I've finally done it
by shiningsunnyday, May 10, 2016, 3:10 PM
I finally flirted with a girl. Now before you read the narration below, I suggest for added effects you listen to the following song. http://m.iqiyi.com/v_19rrnu09uw.html
Or http://5sing.kugou.com/m/detail/bz-2665111-1.html if you don't want the Chinese lyrics (preferably this one actually).
Spring, 2016.
That time of the year again, when the lavenders
bloom and the new leaves shed their first due. SAS school, after a season of winter, is first noticeably observed to have cracked it's embryo, the campus's cries of agony after a year of academic pressure, culminating in AP testing, has finally been replaced with hallways of laughter. Scents of love are aroused from hibernation, responding to the typical teenager's hormones, anticipating a season of love.
Michael, a stereotypical antisocial nerd whom most either ignored or disregarded as weird, unapproachable, or plain arrogant, was sitting in the library one day, back hunched over and wearing a jacket, as always, to hide his belly fat. He yawned, tired after another night wrestling with esoteric topics like Pell's equation or radical axes that no one cared for but himself. It seems that nothing could take his eyes away from his own little world which he derives his own form of pleasure, until she entered the library.
Her silky hair radiated with shampoo odor, no doubt the product of scrupulous work by her hands. Her dark eyeliner added icing to the cake, bringing out her adorable eyes no doubt the source of heartaches of guys. Her body was slim, but still upheld a kind of dignity that demanded attention. She strolled elegantly around the library, her footsteps cat-like and her smile the highlight of all the nerds who have no better way to spend a Friday afternoon.
Her red-carpet walk ended in her graceful recline into a couch 2 seats away from mine, ignoring my presence. She began texting, probably interested in jocks whose muscles double that of mine.
Michael, stop looking. She's way out of your league. Now get those eyeballs-which-know-no-boundaries of yours off her and back to this Pigeonhole problem.
I wish things could've ended here, until she caught me staring, turned, and gave me a.
I swear that no doctor who was monitoring my heart rate could reasonably call off my heart rate that instant as anything less than a heart attack.
I feel obligated to initiate a conversation, and yet before I could bring my heart rate down to aerobic level, she's already got a fashion magazine in her hand, her time too precious to be wasted eyeing a nobody.

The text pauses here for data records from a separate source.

File: src/rtl/mul_pipeline.sv
// Five-stage pipelined multiplier with collapsing backpressure and per-stage RAW tags.
// Define MUL_HIGH_EN to add mul_op_i and the MULH/MULHSU/MULHU high-word variants.
module mul_pipeline #(
    parameter int DATA_WIDTH     = 32,
    parameter int REGISTER_WIDTH = 5,
    parameter int ROB_IDX_WIDTH  = 4
) (
    input  logic                      clk_i,
    input  logic                      rst_ni,
    input  logic                      dec_valid_i,
    input  logic                      dec_is_mul_i,
    input  logic                      bubble_i,
    input  logic                      stall_i,
    input  logic                      flush_i,
    input  logic [DATA_WIDTH-1:0]     rs1_data_i,
    input  logic [DATA_WIDTH-1:0]     rs2_data_i,
    input  logic [REGISTER_WIDTH-1:0] wr_reg_i,
    input  logic [ROB_IDX_WIDTH-1:0]  rob_idx_i,
`ifdef MUL_HIGH_EN
    input  logic [1:0]                mul_op_i,
`endif
    input  logic                      wb_ready_i,
    output logic                      ex1_valid_o,
    output logic                      ex2_valid_o,
    output logic                      ex3_valid_o,
    output logic                      ex4_valid_o,
    output logic                      ex5_valid_o,
    output logic [REGISTER_WIDTH-1:0] ex1_wr_reg_o,
    output logic [REGISTER_WIDTH-1:0] ex2_wr_reg_o,
    output logic [REGISTER_WIDTH-1:0] ex3_wr_reg_o,
    output logic [REGISTER_WIDTH-1:0] ex4_wr_reg_o,
    output logic                      wb_valid_o,
    output logic [DATA_WIDTH-1:0]     wb_data_o,
    output logic [REGISTER_WIDTH-1:0] wb_wr_reg_o,
    output logic [ROB_IDX_WIDTH-1:0]  wb_rob_idx_o
);

`ifdef MUL_HIGH_EN
    localparam int PW = 2*DATA_WIDTH + 2;
`else
    localparam int PW = DATA_WIDTH;
`endif
    // Operand B is consumed CW bits per stage over EX2..EX4.
    localparam int CW = (PW + 2) / 3;

    typedef struct packed {
        logic                      v;
        logic [REGISTER_WIDTH-1:0] wr;
        logic [ROB_IDX_WIDTH-1:0]  rob;
`ifdef MUL_HIGH_EN
        logic [1:0]                op;
`endif
        logic [PW-1:0]             a;
        logic [PW-1:0]             b;
        logic [PW-1:0]             acc;
    } stage_t;

    stage_t                    st_q [1:4];
    stage_t                    st_d [1:4];
    stage_t                    entry;
    logic                      ex5_valid_q, ex5_valid_d;
    logic [REGISTER_WIDTH-1:0] ex5_wr_q, ex5_wr_d;
    logic [ROB_IDX_WIDTH-1:0]  ex5_rob_q, ex5_rob_d;
    logic [DATA_WIDTH-1:0]     ex5_data_q, ex5_data_d;
    logic [5:1]                hold;
    logic                      accept;

    // One shift-and-add step: acc += a * b[CW-1:0]; then a <<= CW, b >>= CW.
    function automatic stage_t step(input stage_t s);
        stage_t t;
        t     = s;
        t.acc = s.acc + s.a * PW'(s.b[CW-1:0]);
        t.a   = s.a << CW;
        t.b   = s.b >> CW;
        return t;
    endfunction

    always_comb begin
        hold[5] = ex5_valid_q & ~wb_ready_i;
        hold[4] = st_q[4].v & hold[5];
        hold[3] = st_q[3].v & hold[4];
        hold[2] = st_q[2].v & hold[3];
        hold[1] = st_q[1].v & hold[2];
        accept  = dec_valid_i & dec_is_mul_i & ~bubble_i & ~stall_i & ~flush_i & ~hold[1];
    end

    always_comb begin
        entry     = '0;
        entry.v   = 1'b1;
        entry.wr  = wr_reg_i;
        entry.rob = rob_idx_i;
`ifdef MUL_HIGH_EN
        entry.op  = mul_op_i;
        entry.a   = {{(PW-DATA_WIDTH){rs1_data_i[DATA_WIDTH-1] & (mul_op_i == 2'b01 || mul_op_i == 2'b10)}},
                     rs1_data_i};
        entry.b   = {{(PW-DATA_WIDTH){rs2_data_i[DATA_WIDTH-1] & (mul_op_i == 2'b01)}}, rs2_data_i};
`else
        entry.a   = rs1_data_i;
        entry.b   = rs2_data_i;
`endif
    end

    always_comb begin
        st_d[1] = st_q[1];
        if (!hold[1]) begin
            if (accept) st_d[1] = entry;
            else        st_d[1].v = 1'b0;
        end
        st_d[2] = hold[2] ? st_q[2] : step(st_q[1]);
        st_d[3] = hold[3] ? st_q[3] : step(st_q[2]);
        st_d[4] = hold[4] ? st_q[4] : step(st_q[3]);

        ex5_valid_d = ex5_valid_q;
        ex5_wr_d    = ex5_wr_q;
        ex5_rob_d   = ex5_rob_q;
        ex5_data_d  = ex5_data_q;
        if (!hold[5]) begin
            ex5_valid_d = st_q[4].v;
            ex5_wr_d    = st_q[4].wr;
            ex5_rob_d   = st_q[4].rob;
`ifdef MUL_HIGH_EN
            ex5_data_d  = (st_q[4].op == 2'b00) ? st_q[4].acc[DATA_WIDTH-1:0]
                                                : st_q[4].acc[2*DATA_WIDTH-1:DATA_WIDTH];
`else
            ex5_data_d  = st_q[4].acc[DATA_WIDTH-1:0];
`endif
        end
    end

    always_ff @(posedge clk_i or negedge rst_ni) begin
        if (!rst_ni) begin
            st_q[1]     <= '0;
            st_q[2]     <= '0;
            st_q[3]     <= '0;
            st_q[4]     <= '0;
            ex5_valid_q <= 1'b0;
            ex5_wr_q    <= '0;
            ex5_rob_q   <= '0;
            ex5_data_q  <= '0;
        end else begin
            st_q[1]     <= st_d[1];
            st_q[2]     <= st_d[2];
            st_q[3]     <= st_d[3];
            st_q[4]     <= st_d[4];
            ex5_valid_q <= ex5_valid_d;
            ex5_wr_q    <= ex5_wr_d;
            ex5_rob_q   <= ex5_rob_d;
            ex5_data_q  <= ex5_data_d;
        end
    end

    assign ex1_valid_o  = st_q[1].v;
    assign ex2_valid_o  = st_q[2].v;
    assign ex3_valid_o  = st_q[3].v;
    assign ex4_valid_o  = st_q[4].v;
    assign ex5_valid_o  = ex5_valid_q;
    assign ex1_wr_reg_o = st_q[1].wr;
    assign ex2_wr_reg_o = st_q[2].wr;
    assign ex3_wr_reg_o = st_q[3].wr;
    assign ex4_wr_reg_o = st_q[4].wr;
    assign wb_valid_o   = ex5_valid_q;
    assign wb_data_o    = ex5_data_q;
    assign wb_wr_reg_o  = ex5_wr_q;
    assign wb_rob_idx_o = ex5_rob_q;

endmodule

Look, Michael, you've been practicing. Don't let all those google searches and the exp. you gained from your rejected prom proposals go to waste. With enough confidence, I'm sure you can navigate through even the world's most complicated labyrinths aka girls' minds. You can do it. Yes, I see you.

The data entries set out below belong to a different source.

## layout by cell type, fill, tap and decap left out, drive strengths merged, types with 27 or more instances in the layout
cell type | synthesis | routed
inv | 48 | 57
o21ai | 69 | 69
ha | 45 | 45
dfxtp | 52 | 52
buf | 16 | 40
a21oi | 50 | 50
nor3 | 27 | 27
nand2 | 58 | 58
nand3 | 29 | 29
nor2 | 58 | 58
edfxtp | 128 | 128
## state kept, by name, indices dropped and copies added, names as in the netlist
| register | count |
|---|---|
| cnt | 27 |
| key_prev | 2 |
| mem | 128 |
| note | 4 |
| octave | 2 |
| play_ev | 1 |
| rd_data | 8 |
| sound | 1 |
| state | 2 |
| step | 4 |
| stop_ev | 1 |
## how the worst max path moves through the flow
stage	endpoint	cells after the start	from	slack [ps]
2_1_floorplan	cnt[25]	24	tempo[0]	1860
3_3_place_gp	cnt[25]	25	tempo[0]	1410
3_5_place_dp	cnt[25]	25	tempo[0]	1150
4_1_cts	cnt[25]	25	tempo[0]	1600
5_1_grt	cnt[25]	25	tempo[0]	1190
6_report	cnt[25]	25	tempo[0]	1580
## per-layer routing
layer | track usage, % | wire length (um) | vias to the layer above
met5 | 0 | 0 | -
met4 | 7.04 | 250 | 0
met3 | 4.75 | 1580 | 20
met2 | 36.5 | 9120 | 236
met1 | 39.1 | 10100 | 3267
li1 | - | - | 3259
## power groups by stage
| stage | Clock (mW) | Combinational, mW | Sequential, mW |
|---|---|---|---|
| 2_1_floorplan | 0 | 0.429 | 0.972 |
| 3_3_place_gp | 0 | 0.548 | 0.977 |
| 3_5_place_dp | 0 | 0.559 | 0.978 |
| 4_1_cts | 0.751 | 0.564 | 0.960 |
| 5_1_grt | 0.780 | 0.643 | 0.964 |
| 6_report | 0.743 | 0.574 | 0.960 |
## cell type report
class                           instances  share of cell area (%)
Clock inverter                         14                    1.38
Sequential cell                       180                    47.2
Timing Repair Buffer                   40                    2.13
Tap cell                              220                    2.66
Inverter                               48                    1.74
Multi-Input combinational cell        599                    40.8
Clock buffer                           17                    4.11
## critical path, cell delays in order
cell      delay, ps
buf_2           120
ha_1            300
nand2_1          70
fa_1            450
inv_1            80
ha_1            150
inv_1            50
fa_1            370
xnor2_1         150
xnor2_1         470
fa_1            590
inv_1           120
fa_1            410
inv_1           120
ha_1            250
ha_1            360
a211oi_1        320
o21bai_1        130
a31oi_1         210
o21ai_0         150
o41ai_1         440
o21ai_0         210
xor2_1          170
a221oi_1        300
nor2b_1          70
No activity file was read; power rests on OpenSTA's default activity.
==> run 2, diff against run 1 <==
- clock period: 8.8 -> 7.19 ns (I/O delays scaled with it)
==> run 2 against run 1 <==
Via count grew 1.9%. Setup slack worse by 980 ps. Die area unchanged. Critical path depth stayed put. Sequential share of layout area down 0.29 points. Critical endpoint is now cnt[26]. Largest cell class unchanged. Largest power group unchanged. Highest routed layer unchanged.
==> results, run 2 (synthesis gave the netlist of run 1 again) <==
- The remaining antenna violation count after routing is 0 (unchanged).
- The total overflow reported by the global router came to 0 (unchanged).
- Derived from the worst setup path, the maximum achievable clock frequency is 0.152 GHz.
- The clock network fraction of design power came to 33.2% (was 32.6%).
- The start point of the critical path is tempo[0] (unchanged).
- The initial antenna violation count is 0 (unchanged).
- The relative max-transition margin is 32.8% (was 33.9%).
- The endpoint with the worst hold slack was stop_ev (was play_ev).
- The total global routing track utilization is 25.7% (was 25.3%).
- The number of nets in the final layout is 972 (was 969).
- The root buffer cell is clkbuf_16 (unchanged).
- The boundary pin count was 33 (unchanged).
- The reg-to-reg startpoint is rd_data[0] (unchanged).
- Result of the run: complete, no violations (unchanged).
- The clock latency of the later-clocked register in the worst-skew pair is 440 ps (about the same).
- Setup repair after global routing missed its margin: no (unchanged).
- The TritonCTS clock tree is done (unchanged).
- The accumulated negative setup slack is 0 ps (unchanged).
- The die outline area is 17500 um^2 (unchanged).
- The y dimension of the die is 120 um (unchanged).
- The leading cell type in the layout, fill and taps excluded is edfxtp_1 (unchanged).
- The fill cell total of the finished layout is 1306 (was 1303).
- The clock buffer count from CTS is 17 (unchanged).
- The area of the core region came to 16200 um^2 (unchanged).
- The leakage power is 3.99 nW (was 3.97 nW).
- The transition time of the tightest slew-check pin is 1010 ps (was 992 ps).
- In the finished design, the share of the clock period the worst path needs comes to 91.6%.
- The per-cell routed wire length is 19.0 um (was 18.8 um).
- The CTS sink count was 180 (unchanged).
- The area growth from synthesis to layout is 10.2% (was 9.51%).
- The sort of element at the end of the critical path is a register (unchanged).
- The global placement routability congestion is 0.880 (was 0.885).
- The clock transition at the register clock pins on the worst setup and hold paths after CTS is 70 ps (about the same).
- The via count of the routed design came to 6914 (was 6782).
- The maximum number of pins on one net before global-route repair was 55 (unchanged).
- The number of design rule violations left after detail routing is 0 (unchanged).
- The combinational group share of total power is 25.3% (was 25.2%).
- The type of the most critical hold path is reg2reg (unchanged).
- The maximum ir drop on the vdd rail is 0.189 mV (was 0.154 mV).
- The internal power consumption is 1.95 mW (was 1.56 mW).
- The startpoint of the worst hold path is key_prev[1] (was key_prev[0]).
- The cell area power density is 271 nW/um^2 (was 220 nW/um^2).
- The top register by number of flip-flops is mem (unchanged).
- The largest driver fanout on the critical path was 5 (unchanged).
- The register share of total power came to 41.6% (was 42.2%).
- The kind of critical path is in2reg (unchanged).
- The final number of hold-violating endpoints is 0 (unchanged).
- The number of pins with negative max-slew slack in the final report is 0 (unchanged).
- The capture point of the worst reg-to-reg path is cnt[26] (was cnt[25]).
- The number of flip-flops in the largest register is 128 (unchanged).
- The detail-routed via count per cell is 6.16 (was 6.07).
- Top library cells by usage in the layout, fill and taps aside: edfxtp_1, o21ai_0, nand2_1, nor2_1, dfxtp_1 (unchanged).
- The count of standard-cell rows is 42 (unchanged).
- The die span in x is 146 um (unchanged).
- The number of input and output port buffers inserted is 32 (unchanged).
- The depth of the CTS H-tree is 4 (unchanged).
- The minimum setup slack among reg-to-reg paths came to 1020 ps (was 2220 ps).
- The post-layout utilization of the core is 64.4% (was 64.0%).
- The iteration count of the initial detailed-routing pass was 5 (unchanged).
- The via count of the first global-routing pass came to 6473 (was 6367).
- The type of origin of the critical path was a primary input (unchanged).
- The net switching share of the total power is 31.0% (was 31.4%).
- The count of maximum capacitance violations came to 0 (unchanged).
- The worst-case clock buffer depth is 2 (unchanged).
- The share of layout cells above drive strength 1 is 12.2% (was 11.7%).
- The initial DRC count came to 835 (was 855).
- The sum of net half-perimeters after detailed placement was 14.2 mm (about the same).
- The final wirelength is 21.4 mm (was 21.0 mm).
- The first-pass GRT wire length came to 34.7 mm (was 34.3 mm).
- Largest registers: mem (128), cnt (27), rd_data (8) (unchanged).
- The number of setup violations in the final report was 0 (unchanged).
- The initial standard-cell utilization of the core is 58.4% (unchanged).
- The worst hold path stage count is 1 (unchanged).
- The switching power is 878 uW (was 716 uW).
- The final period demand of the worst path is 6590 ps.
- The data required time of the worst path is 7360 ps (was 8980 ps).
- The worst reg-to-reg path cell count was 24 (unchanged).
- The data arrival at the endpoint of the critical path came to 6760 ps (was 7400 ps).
===== config.mk =====
export PLATFORM = sky130hd
export DESIGN_NAME = mult16_seq_ctrl
export DESIGN_NICKNAME = d
export VERILOG_FILES = /design/src/rtl/mult16_seq_ctrl.sv
export SDC_FILE = /design/constraint.sdc
export NUM_CORES = 1
export LEC_CHECK = 0
export ABC_CLOCK_PERIOD_IN_PS = 4600
export CORE_MARGIN = 4
export CORE_UTILIZATION = 58
export DETAILED_ROUTE_END_ITERATION = 10
export PLACE_DENSITY = 0.92
export REMOVE_ABC_BUFFERS = 1
export SLEW_MARGIN = 30
export SYNTH_ARGS = -nofsm -noshare
export SYNTH_HDL_FRONTEND = slang
export SYNTH_SLANG_ARGS = --single-unit

===== constraint.sdc =====
create_clock -name Clk -period 4.6 [get_ports Clk]
set_input_delay 0.92 -clock Clk [delete_from_list [all_inputs] [get_ports Clk]]
set_output_delay 0.92 -clock Clk [all_outputs]
set_load 0.05 [all_outputs]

Then I did it. Here's a slightly altered version of what happened to give you guys an idea:
Me: Um, hi?
Girl: Oh hey!
Me: ......................
Girl: Um, what's your name? I'm Yvonne.
Me: ...My...my...uh...my
Girl: Your what?
Me: My... Michael
Alright alright you giggling blog readers. Remember how I said I've practiced? Well, I do have a few plays in my playbook, taken from the wonders of Internet like yahoo answers, wikihow and ask.com.

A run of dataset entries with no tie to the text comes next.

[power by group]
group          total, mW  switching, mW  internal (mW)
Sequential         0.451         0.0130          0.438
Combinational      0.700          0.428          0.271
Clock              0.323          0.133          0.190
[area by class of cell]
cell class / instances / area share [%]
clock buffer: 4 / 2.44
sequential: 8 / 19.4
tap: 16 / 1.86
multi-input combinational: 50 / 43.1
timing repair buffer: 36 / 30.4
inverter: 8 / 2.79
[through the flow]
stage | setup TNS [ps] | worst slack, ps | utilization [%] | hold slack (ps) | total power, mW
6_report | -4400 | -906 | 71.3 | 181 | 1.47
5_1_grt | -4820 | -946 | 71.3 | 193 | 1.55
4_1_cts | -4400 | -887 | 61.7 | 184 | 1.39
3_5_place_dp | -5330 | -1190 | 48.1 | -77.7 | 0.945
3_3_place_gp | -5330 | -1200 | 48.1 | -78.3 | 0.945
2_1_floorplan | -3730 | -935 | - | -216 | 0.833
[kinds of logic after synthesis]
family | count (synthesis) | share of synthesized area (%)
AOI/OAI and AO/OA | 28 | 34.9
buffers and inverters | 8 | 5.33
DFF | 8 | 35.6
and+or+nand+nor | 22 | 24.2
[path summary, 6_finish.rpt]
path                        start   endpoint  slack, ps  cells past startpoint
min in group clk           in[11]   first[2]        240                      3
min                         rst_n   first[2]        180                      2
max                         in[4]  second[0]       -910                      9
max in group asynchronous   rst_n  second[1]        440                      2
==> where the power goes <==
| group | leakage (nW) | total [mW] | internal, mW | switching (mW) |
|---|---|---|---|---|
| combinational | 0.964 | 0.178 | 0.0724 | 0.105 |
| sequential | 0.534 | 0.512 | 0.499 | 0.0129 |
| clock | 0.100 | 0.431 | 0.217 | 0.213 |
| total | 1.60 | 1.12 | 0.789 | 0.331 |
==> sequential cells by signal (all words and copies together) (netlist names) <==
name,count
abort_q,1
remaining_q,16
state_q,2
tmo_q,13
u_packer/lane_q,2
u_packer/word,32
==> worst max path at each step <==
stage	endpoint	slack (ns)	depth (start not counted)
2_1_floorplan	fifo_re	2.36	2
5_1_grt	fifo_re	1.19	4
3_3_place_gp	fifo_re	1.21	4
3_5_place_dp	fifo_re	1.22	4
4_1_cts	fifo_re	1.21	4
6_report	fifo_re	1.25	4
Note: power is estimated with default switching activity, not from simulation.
[src/rtl/pu_feeder_if.sv]
// rtl/pu_feeder_if.sv - pixel stream handshake bundle feeding pu_feeder
// Purpose : valid/ready pixel stream from the AXI read path into the feeder.
// Signals : s_valid  word valid (source -> feeder)
//           s_data   pixel word (source -> feeder)
//           s_ready  feeder accepts word this cycle (feeder -> source)
// Modports: master = stream source, slave = feeder side.
interface pu_feeder_if #(
  parameter int data_width = 16
) ();
  logic                  s_valid;
  logic [data_width-1:0] s_data;
  logic                  s_ready;

  modport master (output s_valid, output s_data, input s_ready);
  modport slave  (input s_valid, input s_data, output s_ready);
endinterface
<file path="src/rtl/transpose_pkg.sv">
// Shared definitions for the matrix-transpose datapath: element type and the
// XOR-diagonal switch-control helper used by the feeder and the downstream store.
package transpose_pkg;

    localparam int ELEM_W       = 64;
    localparam int MAX_SWITCHES = 64;

    typedef logic [ELEM_W-1:0] element_t;

    // Stage 'stage' swaps pairs differing in index bit (num_stages-1-stage), so its
    // switches all follow that bit of the row index.
    function automatic logic [MAX_SWITCHES-1:0] xor_ctrl(input logic [31:0] row,
                                                         input int          stage,
                                                         input int          num_stages);
        logic [4:0] idx;
        idx = 5'(num_stages - 1 - stage);
        return {MAX_SWITCHES{row[idx]}};
    endfunction

endpackage

</file>
<file path="src/rtl/butterfly_feeder.sv">
// Gathers LANES-wide beats into NUM_INPUTS-element rows, tags each row with its
// index and issues it with XOR-diagonal switch controls into the butterfly network.
module butterfly_feeder
    import transpose_pkg::*;
#(
    parameter int DATA_WIDTH = 64,
    parameter int NUM_INPUTS = 16,
    parameter int LANES      = 4
) (
    input  logic                          clk,
    input  logic                          rst,
    input  logic                          s_val,
    output logic                          s_rdy,
    input  logic [DATA_WIDTH-1:0]         s_data       [0:LANES-1],
    input  logic                          s_last,
    input  logic                          stall,
    output logic                          out_val,
    output logic [DATA_WIDTH-1:0]         out_elements [0:NUM_INPUTS-1],
    output logic [NUM_INPUTS/2-1:0]       out_ctrl     [0:$clog2(NUM_INPUTS)-1],
    output logic [$clog2(NUM_INPUTS)-1:0] out_row,
    output logic                          out_last
);

    localparam int NUM_STAGES   = $clog2(NUM_INPUTS);
    localparam int NUM_SWITCHES = NUM_INPUTS / 2;
    localparam int BEATS        = NUM_INPUTS / LANES;
    localparam int BEAT_W       = (BEATS > 1) ? $clog2(BEATS) : 1;

    typedef enum logic {FILL, HOLD} state_t;

    state_t                  state_q, state_d;
    logic [BEAT_W-1:0]       beat_cnt_q, beat_cnt_d;
    logic [NUM_STAGES-1:0]   row_cnt_q, row_cnt_d;
    logic                    last_pend_q, last_pend_d;
    logic [DATA_WIDTH-1:0]   buf_q [0:NUM_INPUTS-1];
    logic [DATA_WIDTH-1:0]   buf_d [0:NUM_INPUTS-1];
    logic [DATA_WIDTH-1:0]   row_w [0:NUM_INPUTS-1];

    logic                    out_val_q, out_val_d;
    logic                    out_last_q, out_last_d;
    logic [NUM_STAGES-1:0]   out_row_q, out_row_d;
    logic [DATA_WIDTH-1:0]   out_elements_q [0:NUM_INPUTS-1];
    logic [DATA_WIDTH-1:0]   out_elements_d [0:NUM_INPUTS-1];
    logic [NUM_SWITCHES-1:0] out_ctrl_q [0:NUM_STAGES-1];
    logic [NUM_SWITCHES-1:0] out_ctrl_d [0:NUM_STAGES-1];

    logic accept;
    logic row_done;
    logic issue;
    logic issue_last;

    // State register
    always_ff @(posedge clk or posedge rst) begin
        if (rst) begin
            state_q <= FILL;
        end else begin
            state_q <= state_d;
        end
    end

    // Next-state logic; stall only matters once a row is complete
    always_comb begin
        state_d = state_q;
        case (state_q)
            FILL: if (row_done && stall) state_d = HOLD;
            HOLD: if (!stall)            state_d = FILL;
            default: state_d = FILL;
        endcase
    end

    // Output / control decode
    always_comb begin
        s_rdy      = (state_q == FILL) && !rst;
        accept     = s_val && s_rdy;
        row_done   = accept && ((beat_cnt_q == BEAT_W'(BEATS - 1)) || s_last);
        issue      = (state_q == FILL) ? (row_done && !stall) : !stall;
        issue_last = (state_q == HOLD) ? last_pend_q : s_last;
    end

    // Gather datapath: the current beat merged into the buffer forms the row
    always_comb begin
        for (int s = 0; s < NUM_INPUTS; s++) begin
            row_w[s] = buf_q[s];
            if (accept && ((s / LANES) == int'(beat_cnt_q))) begin
                row_w[s] = s_data[s % LANES];
            end
        end

        for (int s = 0; s < NUM_INPUTS; s++) begin
            buf_d[s] = issue ? '0 : row_w[s];
        end

        beat_cnt_d = beat_cnt_q;
        if (row_done) begin
            beat_cnt_d = '0;
        end else if (accept) begin
            beat_cnt_d = beat_cnt_q + 1'b1;
        end

        last_pend_d = last_pend_q;
        if (issue) begin
            last_pend_d = 1'b0;
        end else if (row_done) begin
            last_pend_d = s_last;
        end
    end

    // Issue registers; row payload and controls hold between pulses
    always_comb begin
        out_val_d      = issue;
        out_last_d     = issue && ((row_cnt_q == NUM_STAGES'(NUM_INPUTS - 1)) || issue_last);
        out_row_d      = out_row_q;
        out_elements_d = out_elements_q;
        out_ctrl_d     = out_ctrl_q;
        row_cnt_d      = row_cnt_q;
        if (issue) begin
            out_row_d      = row_cnt_q;
            out_elements_d = row_w;
            for (int i = 0; i < NUM_STAGES; i++) begin
                out_ctrl_d[i] = NUM_SWITCHES'(xor_ctrl(32'(row_cnt_q), i, NUM_STAGES));
            end
            row_cnt_d = out_last_d ? '0 : row_cnt_q + 1'b1;
        end
    end

    always_ff @(posedge clk or posedge rst) begin
        if (rst) begin
            beat_cnt_q  <= '0;
            row_cnt_q   <= '0;
            last_pend_q <= 1'b0;
            out_val_q   <= 1'b0;
            out_last_q  <= 1'b0;
            out_row_q   <= '0;
            for (int s = 0; s < NUM_INPUTS; s++) begin
                buf_q[s]          <= '0;
                out_elements_q[s] <= '0;
            end
            for (int i = 0; i < NUM_STAGES; i++) begin
                out_ctrl_q[i] <= '0;
            end
        end else begin
            beat_cnt_q     <= beat_cnt_d;
            row_cnt_q      <= row_cnt_d;
            last_pend_q    <= last_pend_d;
            out_val_q      <= out_val_d;
            out_last_q     <= out_last_d;
            out_row_q      <= out_row_d;
            buf_q          <= buf_d;
            out_elements_q <= out_elements_d;
            out_ctrl_q     <= out_ctrl_d;
        end
    end

    assign out_val      = out_val_q;
    assign out_last     = out_last_q;
    assign out_row      = out_row_q;
    assign out_elements = out_elements_q;
    assign out_ctrl     = out_ctrl_q;

endmodule

</file>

Play 1: Give target a compliment and expose her vulnerability
Me: ...Your...your (gulps) hair looks nice.
Girl: *discloses a who-on-earth-are-you-to-compliment-my-hair smile.* Uh thanks.
*awkward silence*
FAIL.
Play 2: Target still standing? Hit her with questions to find a common topic.
Me: Do you like...like... *notices her looking at a fashion magazine* fashion?
Girl: Um yea! I was just studying some new trends in the newest line of tops for my art and design class. We're asked to analyze the recent trends in the market and to design our own tops, and the class will vote. Are you also into fashion?
Me: .........
*girl gives a doubtful stare*
Me: ...Y...Ye...yea... I am...
Girl: Cool! Apparently Activewear Rhinestone tank tops are the newest trend. Many girls just like these slim cutting-edge tops for some reason nowadays. What fashion trends are you interested in?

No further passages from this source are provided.